- **WORK REQUEST**: From the material below, copy every line in which the word "gates" occurs.

- **INPUT DATA**:
_ _ _

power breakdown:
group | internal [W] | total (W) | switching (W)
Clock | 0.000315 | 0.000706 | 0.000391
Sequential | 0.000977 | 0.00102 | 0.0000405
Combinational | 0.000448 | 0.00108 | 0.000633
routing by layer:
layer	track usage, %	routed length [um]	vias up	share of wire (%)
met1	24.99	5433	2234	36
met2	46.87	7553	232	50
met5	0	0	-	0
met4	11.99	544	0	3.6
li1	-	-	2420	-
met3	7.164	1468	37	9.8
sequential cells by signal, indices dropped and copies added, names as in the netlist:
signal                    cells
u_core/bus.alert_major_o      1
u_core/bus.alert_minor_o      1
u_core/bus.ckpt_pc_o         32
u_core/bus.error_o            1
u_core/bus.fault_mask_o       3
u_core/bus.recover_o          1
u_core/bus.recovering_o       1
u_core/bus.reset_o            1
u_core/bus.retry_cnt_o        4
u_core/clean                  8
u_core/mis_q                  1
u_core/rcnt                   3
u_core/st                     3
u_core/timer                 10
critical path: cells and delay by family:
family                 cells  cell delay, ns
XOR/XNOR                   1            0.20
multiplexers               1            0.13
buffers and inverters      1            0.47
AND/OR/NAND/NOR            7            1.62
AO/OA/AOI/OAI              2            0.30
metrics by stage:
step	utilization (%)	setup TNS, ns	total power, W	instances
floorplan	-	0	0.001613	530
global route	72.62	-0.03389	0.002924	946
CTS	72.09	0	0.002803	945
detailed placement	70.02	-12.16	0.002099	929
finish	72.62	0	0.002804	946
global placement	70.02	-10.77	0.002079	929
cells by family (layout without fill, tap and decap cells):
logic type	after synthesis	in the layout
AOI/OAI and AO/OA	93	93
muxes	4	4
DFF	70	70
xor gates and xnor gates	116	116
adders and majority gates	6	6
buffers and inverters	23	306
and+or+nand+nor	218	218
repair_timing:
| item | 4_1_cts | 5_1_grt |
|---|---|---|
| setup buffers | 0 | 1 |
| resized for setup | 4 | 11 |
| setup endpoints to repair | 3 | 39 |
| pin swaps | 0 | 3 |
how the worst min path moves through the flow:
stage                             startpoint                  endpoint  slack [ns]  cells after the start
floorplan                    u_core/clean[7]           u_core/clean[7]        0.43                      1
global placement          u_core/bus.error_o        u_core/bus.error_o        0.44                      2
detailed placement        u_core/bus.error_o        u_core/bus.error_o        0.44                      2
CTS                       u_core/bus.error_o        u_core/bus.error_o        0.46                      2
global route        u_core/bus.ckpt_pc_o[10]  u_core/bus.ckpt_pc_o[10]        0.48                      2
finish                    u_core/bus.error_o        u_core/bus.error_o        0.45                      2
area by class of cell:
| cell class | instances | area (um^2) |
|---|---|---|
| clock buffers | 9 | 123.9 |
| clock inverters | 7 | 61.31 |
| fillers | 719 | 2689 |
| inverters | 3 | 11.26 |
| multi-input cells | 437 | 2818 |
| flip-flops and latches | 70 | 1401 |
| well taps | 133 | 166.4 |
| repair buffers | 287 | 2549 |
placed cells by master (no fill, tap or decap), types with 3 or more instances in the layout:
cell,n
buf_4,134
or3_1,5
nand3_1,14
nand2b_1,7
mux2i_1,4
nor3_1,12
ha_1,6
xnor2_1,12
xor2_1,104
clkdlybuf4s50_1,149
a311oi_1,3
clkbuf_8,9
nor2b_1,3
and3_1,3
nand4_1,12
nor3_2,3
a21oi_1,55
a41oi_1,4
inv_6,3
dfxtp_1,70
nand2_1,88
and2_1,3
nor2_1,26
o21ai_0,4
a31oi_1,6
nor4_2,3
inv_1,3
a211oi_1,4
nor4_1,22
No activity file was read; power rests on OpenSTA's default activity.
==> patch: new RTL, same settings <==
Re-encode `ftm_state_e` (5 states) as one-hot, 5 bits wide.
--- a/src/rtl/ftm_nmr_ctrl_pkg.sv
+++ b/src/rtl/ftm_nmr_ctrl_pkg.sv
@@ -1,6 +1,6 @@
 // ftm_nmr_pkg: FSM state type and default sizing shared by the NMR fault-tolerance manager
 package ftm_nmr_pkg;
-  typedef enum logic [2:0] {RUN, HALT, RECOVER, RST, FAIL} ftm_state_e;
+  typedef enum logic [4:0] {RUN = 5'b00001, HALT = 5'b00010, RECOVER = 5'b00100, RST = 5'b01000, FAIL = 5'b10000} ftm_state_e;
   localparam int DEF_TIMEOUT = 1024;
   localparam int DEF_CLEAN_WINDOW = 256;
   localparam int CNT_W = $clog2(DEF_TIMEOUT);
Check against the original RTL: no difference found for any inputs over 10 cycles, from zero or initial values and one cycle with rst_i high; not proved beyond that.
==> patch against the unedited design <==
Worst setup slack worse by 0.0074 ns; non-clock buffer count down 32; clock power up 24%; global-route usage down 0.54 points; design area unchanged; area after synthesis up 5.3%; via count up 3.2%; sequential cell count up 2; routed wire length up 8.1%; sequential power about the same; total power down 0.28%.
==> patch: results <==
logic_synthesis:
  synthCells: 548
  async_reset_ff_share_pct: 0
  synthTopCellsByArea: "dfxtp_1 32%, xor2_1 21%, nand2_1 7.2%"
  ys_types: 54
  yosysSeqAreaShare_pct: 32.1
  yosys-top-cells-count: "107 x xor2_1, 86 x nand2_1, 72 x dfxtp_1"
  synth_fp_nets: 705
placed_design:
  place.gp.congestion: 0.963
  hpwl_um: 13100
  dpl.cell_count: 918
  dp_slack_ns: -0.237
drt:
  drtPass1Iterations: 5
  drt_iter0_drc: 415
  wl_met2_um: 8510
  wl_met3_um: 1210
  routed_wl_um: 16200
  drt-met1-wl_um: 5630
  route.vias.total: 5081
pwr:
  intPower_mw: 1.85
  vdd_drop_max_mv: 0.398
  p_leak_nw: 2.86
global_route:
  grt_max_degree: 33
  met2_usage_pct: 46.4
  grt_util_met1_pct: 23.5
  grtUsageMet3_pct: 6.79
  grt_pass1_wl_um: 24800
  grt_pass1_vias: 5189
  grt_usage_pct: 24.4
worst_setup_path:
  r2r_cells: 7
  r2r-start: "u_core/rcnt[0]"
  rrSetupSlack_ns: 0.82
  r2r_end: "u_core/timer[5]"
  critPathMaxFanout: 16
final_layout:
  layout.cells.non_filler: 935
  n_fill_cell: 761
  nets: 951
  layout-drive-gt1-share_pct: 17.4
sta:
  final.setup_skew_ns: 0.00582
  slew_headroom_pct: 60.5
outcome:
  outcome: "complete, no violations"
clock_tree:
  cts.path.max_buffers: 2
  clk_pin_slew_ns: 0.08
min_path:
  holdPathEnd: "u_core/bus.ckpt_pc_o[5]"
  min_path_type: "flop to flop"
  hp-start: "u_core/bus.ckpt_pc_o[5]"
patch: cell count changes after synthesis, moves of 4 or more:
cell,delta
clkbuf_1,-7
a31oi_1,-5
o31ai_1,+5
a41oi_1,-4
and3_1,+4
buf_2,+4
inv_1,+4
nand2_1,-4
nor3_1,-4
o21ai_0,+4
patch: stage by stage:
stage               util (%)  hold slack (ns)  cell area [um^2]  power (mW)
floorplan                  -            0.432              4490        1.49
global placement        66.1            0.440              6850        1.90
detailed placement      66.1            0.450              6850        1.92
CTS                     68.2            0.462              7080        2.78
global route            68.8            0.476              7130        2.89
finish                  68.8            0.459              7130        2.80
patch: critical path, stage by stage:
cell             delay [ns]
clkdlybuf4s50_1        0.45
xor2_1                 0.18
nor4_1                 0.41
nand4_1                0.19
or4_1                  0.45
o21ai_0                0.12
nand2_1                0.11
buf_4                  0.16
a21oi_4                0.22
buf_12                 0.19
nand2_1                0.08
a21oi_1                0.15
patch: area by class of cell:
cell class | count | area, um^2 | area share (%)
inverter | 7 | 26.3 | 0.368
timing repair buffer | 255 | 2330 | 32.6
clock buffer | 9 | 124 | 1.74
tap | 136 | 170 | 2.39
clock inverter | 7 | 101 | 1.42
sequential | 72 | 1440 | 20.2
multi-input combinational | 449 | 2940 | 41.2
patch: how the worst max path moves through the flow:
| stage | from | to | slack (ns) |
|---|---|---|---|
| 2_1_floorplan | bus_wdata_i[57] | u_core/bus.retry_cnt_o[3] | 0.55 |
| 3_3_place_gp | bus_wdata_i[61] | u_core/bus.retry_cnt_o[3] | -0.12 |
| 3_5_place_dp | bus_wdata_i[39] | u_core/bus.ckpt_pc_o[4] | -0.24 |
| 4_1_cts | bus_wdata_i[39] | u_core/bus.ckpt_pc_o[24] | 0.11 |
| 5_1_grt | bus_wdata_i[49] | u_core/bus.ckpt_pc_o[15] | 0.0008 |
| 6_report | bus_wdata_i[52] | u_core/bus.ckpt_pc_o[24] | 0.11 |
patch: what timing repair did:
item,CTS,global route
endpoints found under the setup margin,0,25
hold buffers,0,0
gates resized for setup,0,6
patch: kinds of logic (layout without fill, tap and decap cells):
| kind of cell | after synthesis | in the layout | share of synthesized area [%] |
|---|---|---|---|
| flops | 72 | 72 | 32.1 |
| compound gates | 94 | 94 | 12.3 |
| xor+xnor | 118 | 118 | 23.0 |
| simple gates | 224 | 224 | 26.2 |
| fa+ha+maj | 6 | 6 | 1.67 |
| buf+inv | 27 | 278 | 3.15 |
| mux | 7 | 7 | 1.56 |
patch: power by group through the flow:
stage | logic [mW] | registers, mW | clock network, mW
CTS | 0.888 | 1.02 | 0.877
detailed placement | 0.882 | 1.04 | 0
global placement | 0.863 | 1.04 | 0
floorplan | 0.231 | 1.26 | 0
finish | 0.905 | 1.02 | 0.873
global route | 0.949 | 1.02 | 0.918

_ _ _

- **REPLY**:
xor gates and xnor gates	116	116
adders and majority gates	6	6
gates resized for setup,0,6
| compound gates | 94 | 94 | 12.3 |
| simple gates | 224 | 224 | 26.2 |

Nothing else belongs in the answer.